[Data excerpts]
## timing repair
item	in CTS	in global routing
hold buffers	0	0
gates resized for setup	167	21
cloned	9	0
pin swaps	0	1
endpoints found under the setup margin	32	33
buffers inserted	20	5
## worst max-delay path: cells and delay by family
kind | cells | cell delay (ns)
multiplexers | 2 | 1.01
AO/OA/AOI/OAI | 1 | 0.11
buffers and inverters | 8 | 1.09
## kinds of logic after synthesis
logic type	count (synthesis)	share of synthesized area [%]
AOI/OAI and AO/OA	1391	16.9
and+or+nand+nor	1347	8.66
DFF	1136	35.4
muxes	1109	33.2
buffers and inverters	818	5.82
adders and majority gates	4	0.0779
--
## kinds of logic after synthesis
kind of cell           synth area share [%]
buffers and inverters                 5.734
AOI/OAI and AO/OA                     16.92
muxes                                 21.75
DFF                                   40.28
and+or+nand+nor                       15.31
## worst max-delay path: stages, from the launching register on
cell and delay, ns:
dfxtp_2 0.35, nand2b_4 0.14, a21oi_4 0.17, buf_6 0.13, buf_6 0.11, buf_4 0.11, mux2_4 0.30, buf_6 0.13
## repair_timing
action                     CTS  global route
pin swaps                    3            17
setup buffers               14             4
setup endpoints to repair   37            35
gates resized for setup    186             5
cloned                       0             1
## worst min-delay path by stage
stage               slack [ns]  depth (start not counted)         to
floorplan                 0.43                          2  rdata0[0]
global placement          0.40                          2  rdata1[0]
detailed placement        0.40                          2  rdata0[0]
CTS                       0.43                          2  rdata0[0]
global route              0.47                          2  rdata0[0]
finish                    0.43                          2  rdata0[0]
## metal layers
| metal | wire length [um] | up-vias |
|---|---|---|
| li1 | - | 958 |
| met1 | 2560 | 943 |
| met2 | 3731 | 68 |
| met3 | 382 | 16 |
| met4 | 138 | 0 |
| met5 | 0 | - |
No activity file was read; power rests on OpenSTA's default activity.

◆ Exercise
Take exactly the lines from the one containing "buffers and inverters | 8 | 1.09" through the one containing "adders and majority" in the data above, and output them with nothing added.

◆ Task result
buffers and inverters | 8 | 1.09
## kinds of logic after synthesis
logic type	count (synthesis)	share of synthesized area [%]
AOI/OAI and AO/OA	1391	16.9
and+or+nand+nor	1347	8.66
DFF	1136	35.4
muxes	1109	33.2
buffers and inverters	818	5.82
adders and majority gates	4	0.0779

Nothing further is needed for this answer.